Dataset content section start

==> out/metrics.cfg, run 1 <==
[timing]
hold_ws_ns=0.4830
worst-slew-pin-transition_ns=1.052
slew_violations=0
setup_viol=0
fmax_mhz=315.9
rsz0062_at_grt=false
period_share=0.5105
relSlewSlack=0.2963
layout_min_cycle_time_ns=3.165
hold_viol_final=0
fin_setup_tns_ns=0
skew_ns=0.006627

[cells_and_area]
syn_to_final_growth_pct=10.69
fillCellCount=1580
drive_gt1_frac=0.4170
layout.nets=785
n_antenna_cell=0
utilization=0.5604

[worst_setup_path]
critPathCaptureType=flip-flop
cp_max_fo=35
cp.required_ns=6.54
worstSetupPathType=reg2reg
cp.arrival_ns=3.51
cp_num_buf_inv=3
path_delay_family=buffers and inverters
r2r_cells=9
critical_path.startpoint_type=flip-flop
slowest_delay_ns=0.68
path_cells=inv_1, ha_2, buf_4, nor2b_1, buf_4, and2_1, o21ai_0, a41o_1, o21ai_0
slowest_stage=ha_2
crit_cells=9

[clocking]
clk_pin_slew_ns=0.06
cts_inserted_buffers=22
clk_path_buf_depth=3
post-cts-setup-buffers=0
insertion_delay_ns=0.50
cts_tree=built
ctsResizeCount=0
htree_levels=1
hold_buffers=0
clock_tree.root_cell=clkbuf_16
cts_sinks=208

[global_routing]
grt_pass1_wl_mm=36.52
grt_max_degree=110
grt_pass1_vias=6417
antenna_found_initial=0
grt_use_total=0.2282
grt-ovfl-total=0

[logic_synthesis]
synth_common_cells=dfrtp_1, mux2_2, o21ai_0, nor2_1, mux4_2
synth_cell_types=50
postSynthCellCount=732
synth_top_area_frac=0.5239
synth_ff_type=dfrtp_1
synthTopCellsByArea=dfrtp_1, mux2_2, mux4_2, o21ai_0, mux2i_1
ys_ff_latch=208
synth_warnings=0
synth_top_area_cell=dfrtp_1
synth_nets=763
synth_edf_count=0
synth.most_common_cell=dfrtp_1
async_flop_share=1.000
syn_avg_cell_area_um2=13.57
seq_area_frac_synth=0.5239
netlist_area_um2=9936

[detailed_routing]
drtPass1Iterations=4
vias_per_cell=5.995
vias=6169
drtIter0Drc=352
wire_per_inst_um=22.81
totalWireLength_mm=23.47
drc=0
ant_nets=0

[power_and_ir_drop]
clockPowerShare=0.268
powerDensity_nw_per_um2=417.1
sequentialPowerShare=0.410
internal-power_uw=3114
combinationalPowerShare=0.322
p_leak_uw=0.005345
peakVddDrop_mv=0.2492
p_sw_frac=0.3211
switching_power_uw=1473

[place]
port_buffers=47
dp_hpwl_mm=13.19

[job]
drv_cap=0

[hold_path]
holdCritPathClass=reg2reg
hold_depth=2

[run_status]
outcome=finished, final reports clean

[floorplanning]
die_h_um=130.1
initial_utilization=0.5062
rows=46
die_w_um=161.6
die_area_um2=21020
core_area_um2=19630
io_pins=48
$ cat config.mk
export PLATFORM = sky130hd
export DESIGN_NAME = trig_counter_param
export DESIGN_NICKNAME = d
export VERILOG_FILES = /design/src/rtl/trig_counter_param.sv
export SDC_FILE = /design/constraint.sdc
export NUM_CORES = 1
export LEC_CHECK = 0
export BUFFER_PORTS_ARGS = -buffer_cell sky130_fd_sc_hd__buf_4
export CELL_PAD_IN_SITES_DETAIL_PLACEMENT = 0
export CELL_PAD_IN_SITES_GLOBAL_PLACEMENT = 1
export CORE_ASPECT_RATIO = 1.25
export CORE_MARGIN = 2
export CORE_UTILIZATION = 25
export CTS_CLUSTER_DIAMETER = 80
export DETAILED_ROUTE_END_ITERATION = 7
export GPL_TIMING_DRIVEN = 0
export MAX_ROUTING_LAYER = met4
export PLACE_DENSITY_LB_ADDON = 0.3
export REMOVE_ABC_BUFFERS = 1
export SLEW_MARGIN = 40
export SYNTH_ARGS = -nofsm -noshare
export SYNTH_HDL_FRONTEND = slang
export SYNTH_SLANG_ARGS = --single-unit
$ cat constraint.sdc
create_clock -name clk -period 2 [get_ports clk]
set_input_delay 0.5 -clock clk [delete_from_list [all_inputs] [get_ports clk]]
set_output_delay 0.5 -clock clk [all_outputs]
set_load 0.1 [all_outputs]
`src/rtl/reg_scoreboard.sv`:
```
// Register scoreboard: tracks outstanding long-latency writes, stalls dependent issue,
// and merges ALU/LSU writebacks onto one registered register-file write port.
module reg_scoreboard #(
  parameter int MAX_PENDING = 4
) (
  input  logic        clk,
  input  logic        reset,
  input  logic        issue_valid,
  output logic        issue_ready,
  input  logic [4:0]  issue_rs1,
  input  logic [4:0]  issue_rs2,
  input  logic [4:0]  issue_rd,
  input  logic        issue_rd_we,
  input  logic        issue_long,
  input  logic        wb_alu_valid,
  input  logic [4:0]  wb_alu_addr,
  input  logic [31:0] wb_alu_data,
  input  logic        wb_lsu_valid,
  output logic        wb_lsu_ready,
  input  logic [4:0]  wb_lsu_addr,
  input  logic [31:0] wb_lsu_data,
  output logic        rf_write_enable,
  output logic [4:0]  rf_write_addr,
  output logic [31:0] rf_write_data,
  output logic [3:0]  busy_count,
  output logic        wb_error
);

  localparam logic [3:0] MAX_CNT = 4'(MAX_PENDING);

  logic [31:0] busy;
  logic [31:0] busy_next;
  logic [3:0]  count;
  logic [3:0]  count_next;
  logic        error_flag;
  logic        at_max;
  logic        lsu_accept;
  logic        fire;
  logic        set_busy;
  logic        clr_busy;
  logic        error_event;

  // Readiness looks only at registered busy bits, so a result accepted this cycle
  // cannot release a dependent instruction until the following cycle (no bypass).
  always_comb begin
    at_max       = (count == MAX_CNT);
    lsu_accept   = wb_lsu_valid & ~wb_alu_valid;
    wb_lsu_ready = ~wb_alu_valid;
    issue_ready  = reset | ~(busy[issue_rs1] | busy[issue_rs2] |
                             (issue_rd_we & busy[issue_rd]) | (issue_long & at_max));
    fire         = issue_valid & issue_ready;
    set_busy     = fire & issue_rd_we & issue_long & (issue_rd != 5'd0);
    clr_busy     = lsu_accept & busy[wb_lsu_addr];
  end

  always_comb begin
    busy_next = busy;
    if (lsu_accept) busy_next[wb_lsu_addr] = 1'b0;
    if (set_busy)   busy_next[issue_rd]    = 1'b1;
    busy_next[0] = 1'b0;

    count_next = count;
    if (set_busy && !clr_busy && !at_max)
      count_next = count + 4'd1;
    else if (clr_busy && !set_busy && count != 4'd0)
      count_next = count - 4'd1;

    error_event = (lsu_accept && wb_lsu_addr != 5'd0 && !busy[wb_lsu_addr]) ||
                  (wb_alu_valid && busy[wb_alu_addr]) ||
                  (set_busy && !clr_busy && at_max);
  end

  always_ff @(posedge clk) begin
    if (reset) begin
      busy       <= 32'd0;
      count      <= 4'd0;
      error_flag <= 1'b0;
    end else begin
      busy       <= busy_next;
      count      <= count_next;
      error_flag <= error_flag | error_event;
    end
  end

  // ALU has fixed priority; writebacks to x0 are accepted but never enable the port.
  always_ff @(posedge clk) begin
    if (reset) begin
      rf_write_enable <= 1'b0;
      rf_write_addr   <= 5'd0;
      rf_write_data   <= 32'd0;
    end else if (wb_alu_valid) begin
      rf_write_enable <= (wb_alu_addr != 5'd0);
      rf_write_addr   <= wb_alu_addr;
      rf_write_data   <= wb_alu_data;
    end else if (lsu_accept) begin
      rf_write_enable <= (wb_lsu_addr != 5'd0);
      rf_write_addr   <= wb_lsu_addr;
      rf_write_data   <= wb_lsu_data;
    end else begin
      rf_write_enable <= 1'b0;
    end
  end

  assign busy_count = count;
  assign wb_error   = error_flag;

endmodule

```
<file path="src/rtl/pipe_hazard_ctrl.sv">
// Hazard and sequencing control for the 5-stage core: load-use stalls,
// branch fetch hold, wrong-path squash and the MDU start/done handshake.
module pipe_hazard_ctrl #(
    parameter int unsigned BR_SLOTS    = 1,
    parameter int unsigned MDU_TIMEOUT = 64
) (
    input  logic       clk,
    input  logic       rst_n,
    input  logic [4:0] id_rs,
    input  logic [4:0] id_rt,
    input  logic       id_uses_rt,
    input  logic       id_is_branch,
    input  logic       id_is_mdu,
    input  logic       ex_memread,
    input  logic [4:0] ex_rt,
    input  logic       ex_branch_taken,
    input  logic       imem_ready,
    input  logic       mdu_done,
    output logic       pc_write,
    output logic       hazard,
    output logic       branch_bubble,
    output logic       flush,
    output logic       idex_bubble,
    output logic       mdu_start,
    output logic       mdu_err,
    output logic [1:0] state
);

    typedef enum logic [1:0] {
        IDLE     = 2'd0,
        BR_WAIT  = 2'd1,
        MDU_WAIT = 2'd2
    } state_t;

    localparam logic [7:0] BR_INIT = 8'(BR_SLOTS - 1);
    localparam logic [7:0] TO_LAST = 8'(MDU_TIMEOUT - 1);

    state_t     cur;
    state_t     nxt;
    logic [7:0] cnt;
    logic [7:0] cnt_nxt;
    logic       err_q;
    logic       err_nxt;
    logic       load_use;

    logic       pc_w;
    logic       haz;
    logic       bb;
    logic       fl;
    logic       ib;
    logic       ms;

    assign load_use = ex_memread && (ex_rt != 5'd0) &&
                      ((ex_rt == id_rs) ||
                       (id_uses_rt && (ex_rt == id_rt)));

    always_comb begin
        pc_w    = 1'b1;
        haz     = 1'b0;
        bb      = 1'b0;
        fl      = 1'b0;
        ib      = 1'b0;
        ms      = 1'b0;
        nxt     = cur;
        cnt_nxt = cnt;
        err_nxt = err_q;
        unique case (cur)
            IDLE: begin
                if (ex_branch_taken) begin
                    fl = 1'b1;
                    ib = 1'b1;
                end else if (load_use) begin
                    haz  = 1'b1;
                    pc_w = 1'b0;
                    ib   = 1'b1;
                end else if (id_is_mdu) begin
                    ms      = 1'b1;
                    haz     = 1'b1;
                    pc_w    = 1'b0;
                    cnt_nxt = 8'd0;
                    nxt     = MDU_WAIT;
                end else if (id_is_branch) begin
                    cnt_nxt = BR_INIT;
                    nxt     = BR_WAIT;
                end else if (!imem_ready) begin
                    pc_w = 1'b0;
                    fl   = 1'b1;
                end
            end
            BR_WAIT: begin
                bb   = 1'b1;
                pc_w = 1'b0;
                ib   = 1'b1;
                // A taken branch ends the hold early and redirects the PC.
                if (ex_branch_taken) begin
                    fl   = 1'b1;
                    pc_w = 1'b1;
                    bb   = 1'b0;
                    nxt  = IDLE;
                end else if (cnt == 8'd0) begin
                    nxt = IDLE;
                end else begin
                    cnt_nxt = cnt - 8'd1;
                end
            end
            MDU_WAIT: begin
                haz  = 1'b1;
                pc_w = 1'b0;
                ib   = 1'b1;
                if (mdu_done) begin
                    nxt = IDLE;
                end else if (cnt == TO_LAST) begin
                    err_nxt = 1'b1;
                    nxt     = IDLE;
                end else begin
                    cnt_nxt = cnt + 8'd1;
                end
            end
            default: begin
                nxt = IDLE;
            end
        endcase
    end

    always_ff @(posedge clk or negedge rst_n) begin
        if (!rst_n) begin
            cur   <= IDLE;
            cnt   <= 8'd0;
            err_q <= 1'b0;
        end else begin
            cur   <= nxt;
            cnt   <= cnt_nxt;
            err_q <= err_nxt;
        end
    end

    // Outputs are forced low for as long as reset is held.
    assign pc_write      = rst_n & pc_w;
    assign hazard        = rst_n & haz;
    assign branch_bubble = rst_n & bb;
    assign flush         = rst_n & fl;
    assign idex_bubble   = rst_n & ib;
    assign mdu_start     = rst_n & ms;
    assign mdu_err       = rst_n & err_q;
    assign state         = cur;

endmodule

</file>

Dataset content section end

Problem statement => When the line with "totalWireLength_mm=23.47" is reached in the data above, begin copying, and stop after the line with "core_area_um2=19630"; copy each line exactly, both ends included.

Reply to the exercise =>
totalWireLength_mm=23.47
drc=0
ant_nets=0

[power_and_ir_drop]
clockPowerShare=0.268
powerDensity_nw_per_um2=417.1
sequentialPowerShare=0.410
internal-power_uw=3114
combinationalPowerShare=0.322
p_leak_uw=0.005345
peakVddDrop_mv=0.2492
p_sw_frac=0.3211
switching_power_uw=1473

[place]
port_buffers=47
dp_hpwl_mm=13.19

[job]
drv_cap=0

[hold_path]
holdCritPathClass=reg2reg
hold_depth=2

[run_status]
outcome=finished, final reports clean

[floorplanning]
die_h_um=130.1
initial_utilization=0.5062
rows=46
die_w_um=161.6
die_area_um2=21020
core_area_um2=19630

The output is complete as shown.